▸ **Task**
Filter the entries, keeping every line with the string "parameter".

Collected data
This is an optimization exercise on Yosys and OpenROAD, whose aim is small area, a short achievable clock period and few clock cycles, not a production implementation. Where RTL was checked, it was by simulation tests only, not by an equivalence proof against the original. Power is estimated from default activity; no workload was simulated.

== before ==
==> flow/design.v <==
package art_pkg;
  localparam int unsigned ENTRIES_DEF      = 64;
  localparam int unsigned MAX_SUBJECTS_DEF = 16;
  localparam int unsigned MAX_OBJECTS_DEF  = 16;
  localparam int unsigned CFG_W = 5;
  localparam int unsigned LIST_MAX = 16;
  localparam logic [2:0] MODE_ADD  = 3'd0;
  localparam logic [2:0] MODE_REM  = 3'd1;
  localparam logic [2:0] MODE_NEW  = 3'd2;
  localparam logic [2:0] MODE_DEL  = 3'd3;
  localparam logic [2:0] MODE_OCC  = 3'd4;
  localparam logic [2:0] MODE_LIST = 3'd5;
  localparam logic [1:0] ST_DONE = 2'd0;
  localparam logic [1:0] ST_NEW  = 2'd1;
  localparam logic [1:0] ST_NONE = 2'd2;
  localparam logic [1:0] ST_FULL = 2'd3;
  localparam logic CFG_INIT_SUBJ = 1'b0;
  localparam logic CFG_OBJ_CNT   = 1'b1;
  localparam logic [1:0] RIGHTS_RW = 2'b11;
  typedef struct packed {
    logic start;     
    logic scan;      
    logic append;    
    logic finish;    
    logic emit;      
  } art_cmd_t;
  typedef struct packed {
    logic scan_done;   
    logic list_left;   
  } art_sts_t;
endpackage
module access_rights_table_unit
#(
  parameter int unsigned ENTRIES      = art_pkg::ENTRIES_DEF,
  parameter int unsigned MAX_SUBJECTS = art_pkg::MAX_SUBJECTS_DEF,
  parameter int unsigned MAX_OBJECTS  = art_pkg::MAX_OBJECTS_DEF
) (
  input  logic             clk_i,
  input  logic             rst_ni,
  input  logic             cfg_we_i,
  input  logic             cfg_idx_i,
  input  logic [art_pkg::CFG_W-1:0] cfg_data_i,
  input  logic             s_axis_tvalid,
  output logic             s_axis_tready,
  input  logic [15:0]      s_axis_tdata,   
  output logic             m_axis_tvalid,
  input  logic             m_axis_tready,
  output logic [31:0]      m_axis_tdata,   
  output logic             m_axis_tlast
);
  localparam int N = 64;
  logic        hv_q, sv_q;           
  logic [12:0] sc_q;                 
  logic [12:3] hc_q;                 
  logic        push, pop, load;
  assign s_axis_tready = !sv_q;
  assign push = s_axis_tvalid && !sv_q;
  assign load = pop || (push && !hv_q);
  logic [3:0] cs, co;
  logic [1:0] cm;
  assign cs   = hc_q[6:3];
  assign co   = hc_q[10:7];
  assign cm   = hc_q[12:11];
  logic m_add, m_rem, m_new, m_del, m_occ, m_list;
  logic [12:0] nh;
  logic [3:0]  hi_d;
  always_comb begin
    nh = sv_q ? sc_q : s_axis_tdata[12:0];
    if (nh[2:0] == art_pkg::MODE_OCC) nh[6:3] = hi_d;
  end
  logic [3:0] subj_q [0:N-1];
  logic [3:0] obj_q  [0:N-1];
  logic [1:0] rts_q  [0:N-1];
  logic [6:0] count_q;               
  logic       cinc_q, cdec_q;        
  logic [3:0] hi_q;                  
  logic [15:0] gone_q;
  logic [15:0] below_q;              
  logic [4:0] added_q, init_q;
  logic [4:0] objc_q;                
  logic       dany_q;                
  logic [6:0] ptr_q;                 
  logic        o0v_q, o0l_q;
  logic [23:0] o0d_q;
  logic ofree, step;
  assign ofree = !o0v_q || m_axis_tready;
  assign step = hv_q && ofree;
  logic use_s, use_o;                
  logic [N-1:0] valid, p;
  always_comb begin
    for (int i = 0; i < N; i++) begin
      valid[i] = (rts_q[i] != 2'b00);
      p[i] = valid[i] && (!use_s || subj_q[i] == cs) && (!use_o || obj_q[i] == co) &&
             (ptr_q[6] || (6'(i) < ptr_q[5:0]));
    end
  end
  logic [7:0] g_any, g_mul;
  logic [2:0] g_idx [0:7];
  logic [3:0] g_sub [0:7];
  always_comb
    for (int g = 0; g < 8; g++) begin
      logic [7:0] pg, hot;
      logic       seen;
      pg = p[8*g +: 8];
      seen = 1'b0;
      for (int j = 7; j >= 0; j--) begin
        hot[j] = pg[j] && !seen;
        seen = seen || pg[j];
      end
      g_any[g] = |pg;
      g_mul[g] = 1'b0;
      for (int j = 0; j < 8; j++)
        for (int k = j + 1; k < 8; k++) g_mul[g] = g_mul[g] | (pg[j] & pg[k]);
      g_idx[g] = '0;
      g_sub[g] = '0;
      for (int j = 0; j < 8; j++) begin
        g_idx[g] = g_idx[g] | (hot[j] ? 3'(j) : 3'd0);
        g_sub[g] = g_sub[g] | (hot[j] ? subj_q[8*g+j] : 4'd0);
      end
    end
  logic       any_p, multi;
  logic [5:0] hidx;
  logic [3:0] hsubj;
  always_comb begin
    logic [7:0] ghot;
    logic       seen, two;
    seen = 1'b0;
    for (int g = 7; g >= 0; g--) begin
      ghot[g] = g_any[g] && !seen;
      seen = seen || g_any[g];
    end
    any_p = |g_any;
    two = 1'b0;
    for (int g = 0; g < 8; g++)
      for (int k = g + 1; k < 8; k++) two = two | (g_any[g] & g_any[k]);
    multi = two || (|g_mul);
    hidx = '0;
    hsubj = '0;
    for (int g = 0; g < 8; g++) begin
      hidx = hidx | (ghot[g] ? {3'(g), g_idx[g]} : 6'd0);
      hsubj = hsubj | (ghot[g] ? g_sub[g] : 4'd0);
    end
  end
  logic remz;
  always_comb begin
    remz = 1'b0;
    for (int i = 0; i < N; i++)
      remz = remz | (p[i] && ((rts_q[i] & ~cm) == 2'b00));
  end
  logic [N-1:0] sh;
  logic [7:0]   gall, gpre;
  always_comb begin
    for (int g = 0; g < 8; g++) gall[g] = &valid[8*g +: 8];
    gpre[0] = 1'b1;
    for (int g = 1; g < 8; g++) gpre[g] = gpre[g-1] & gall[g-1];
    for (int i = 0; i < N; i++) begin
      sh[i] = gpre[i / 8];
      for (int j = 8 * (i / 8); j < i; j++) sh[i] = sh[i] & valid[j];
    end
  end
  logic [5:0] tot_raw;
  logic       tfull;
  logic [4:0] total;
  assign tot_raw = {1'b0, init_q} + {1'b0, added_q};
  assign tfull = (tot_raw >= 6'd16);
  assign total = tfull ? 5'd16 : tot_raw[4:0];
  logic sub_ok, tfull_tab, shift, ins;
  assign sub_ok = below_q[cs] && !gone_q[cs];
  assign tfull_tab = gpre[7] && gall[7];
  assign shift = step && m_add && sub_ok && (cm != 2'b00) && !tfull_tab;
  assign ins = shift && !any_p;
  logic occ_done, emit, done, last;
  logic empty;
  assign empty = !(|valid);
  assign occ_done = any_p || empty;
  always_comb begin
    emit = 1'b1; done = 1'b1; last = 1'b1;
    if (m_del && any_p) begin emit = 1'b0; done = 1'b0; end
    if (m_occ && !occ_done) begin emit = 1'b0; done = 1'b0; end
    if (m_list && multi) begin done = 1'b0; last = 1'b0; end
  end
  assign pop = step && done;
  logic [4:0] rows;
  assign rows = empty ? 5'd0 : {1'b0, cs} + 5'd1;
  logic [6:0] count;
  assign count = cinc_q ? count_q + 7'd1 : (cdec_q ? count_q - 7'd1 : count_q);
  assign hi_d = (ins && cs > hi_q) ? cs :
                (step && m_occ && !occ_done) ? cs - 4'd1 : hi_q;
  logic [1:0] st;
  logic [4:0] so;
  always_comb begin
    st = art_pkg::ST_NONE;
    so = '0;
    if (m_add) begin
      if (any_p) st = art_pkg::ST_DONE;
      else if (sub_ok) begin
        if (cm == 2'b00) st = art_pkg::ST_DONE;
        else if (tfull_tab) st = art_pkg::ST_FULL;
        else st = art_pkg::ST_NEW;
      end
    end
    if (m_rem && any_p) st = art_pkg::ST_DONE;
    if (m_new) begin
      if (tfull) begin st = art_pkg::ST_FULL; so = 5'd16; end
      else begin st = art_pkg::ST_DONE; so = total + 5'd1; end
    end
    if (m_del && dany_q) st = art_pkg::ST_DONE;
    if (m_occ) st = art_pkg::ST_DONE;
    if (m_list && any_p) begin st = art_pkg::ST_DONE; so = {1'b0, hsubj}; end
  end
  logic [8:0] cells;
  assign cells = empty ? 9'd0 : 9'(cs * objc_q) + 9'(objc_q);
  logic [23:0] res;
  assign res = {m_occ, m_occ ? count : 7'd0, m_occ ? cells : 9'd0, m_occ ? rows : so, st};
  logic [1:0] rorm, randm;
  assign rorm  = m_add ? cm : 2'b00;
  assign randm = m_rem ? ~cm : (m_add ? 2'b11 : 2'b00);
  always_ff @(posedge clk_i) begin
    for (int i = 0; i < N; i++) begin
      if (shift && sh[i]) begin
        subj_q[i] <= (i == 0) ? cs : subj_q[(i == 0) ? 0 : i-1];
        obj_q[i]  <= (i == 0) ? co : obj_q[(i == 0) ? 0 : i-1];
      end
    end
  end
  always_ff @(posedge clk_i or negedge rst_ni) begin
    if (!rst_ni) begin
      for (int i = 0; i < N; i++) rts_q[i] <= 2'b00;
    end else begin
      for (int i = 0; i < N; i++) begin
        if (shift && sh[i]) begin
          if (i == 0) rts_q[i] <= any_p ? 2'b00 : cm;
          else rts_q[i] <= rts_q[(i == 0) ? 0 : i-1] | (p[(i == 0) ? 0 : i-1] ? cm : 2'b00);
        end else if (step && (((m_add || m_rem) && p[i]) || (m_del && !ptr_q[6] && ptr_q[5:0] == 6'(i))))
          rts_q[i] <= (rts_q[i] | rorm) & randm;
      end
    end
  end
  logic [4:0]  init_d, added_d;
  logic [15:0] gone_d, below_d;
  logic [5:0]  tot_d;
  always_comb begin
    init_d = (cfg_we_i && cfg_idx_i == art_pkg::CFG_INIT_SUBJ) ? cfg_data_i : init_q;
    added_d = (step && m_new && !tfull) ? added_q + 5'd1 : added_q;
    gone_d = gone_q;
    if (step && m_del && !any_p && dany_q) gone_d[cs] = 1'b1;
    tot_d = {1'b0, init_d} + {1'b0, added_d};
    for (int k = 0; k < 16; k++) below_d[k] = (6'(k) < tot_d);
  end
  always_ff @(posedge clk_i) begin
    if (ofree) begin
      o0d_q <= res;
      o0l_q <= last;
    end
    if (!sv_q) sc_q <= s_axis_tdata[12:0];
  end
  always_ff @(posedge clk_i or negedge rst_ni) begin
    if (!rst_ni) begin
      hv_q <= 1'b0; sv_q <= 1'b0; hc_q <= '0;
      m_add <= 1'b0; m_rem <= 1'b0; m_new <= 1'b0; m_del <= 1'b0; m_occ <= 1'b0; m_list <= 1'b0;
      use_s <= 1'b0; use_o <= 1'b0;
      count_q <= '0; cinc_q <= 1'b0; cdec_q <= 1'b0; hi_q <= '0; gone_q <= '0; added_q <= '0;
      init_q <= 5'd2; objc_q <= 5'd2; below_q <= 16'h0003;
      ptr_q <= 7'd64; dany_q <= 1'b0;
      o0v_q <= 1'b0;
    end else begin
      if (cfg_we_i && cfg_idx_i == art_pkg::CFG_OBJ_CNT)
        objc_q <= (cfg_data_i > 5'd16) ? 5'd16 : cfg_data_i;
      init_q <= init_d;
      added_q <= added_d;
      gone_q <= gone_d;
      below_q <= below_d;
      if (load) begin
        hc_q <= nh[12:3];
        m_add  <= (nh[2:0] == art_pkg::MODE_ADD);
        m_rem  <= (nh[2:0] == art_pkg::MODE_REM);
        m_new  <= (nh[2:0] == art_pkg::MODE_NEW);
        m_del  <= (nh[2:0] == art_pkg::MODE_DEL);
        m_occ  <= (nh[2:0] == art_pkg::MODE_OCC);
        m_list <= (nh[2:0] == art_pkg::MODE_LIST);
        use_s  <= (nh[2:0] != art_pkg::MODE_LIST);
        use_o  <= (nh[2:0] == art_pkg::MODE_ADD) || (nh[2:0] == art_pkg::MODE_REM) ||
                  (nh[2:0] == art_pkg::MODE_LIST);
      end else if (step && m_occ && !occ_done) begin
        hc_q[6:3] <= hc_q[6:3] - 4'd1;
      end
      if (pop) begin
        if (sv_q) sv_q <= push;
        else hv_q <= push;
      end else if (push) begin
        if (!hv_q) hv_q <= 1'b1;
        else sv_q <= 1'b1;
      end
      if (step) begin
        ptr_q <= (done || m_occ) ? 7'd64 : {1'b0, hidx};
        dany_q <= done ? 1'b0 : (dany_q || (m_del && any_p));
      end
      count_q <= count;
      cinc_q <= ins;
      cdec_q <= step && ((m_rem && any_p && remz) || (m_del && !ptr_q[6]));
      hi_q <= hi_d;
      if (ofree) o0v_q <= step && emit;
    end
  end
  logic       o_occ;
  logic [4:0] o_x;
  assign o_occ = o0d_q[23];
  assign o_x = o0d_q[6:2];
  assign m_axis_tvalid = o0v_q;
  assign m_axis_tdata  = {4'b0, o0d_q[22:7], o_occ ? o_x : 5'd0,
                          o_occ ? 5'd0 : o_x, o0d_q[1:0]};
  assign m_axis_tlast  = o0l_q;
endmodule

▸ **Solved problem**
  parameter int unsigned ENTRIES      = art_pkg::ENTRIES_DEF,
  parameter int unsigned MAX_SUBJECTS = art_pkg::MAX_SUBJECTS_DEF,
  parameter int unsigned MAX_OBJECTS  = art_pkg::MAX_OBJECTS_DEF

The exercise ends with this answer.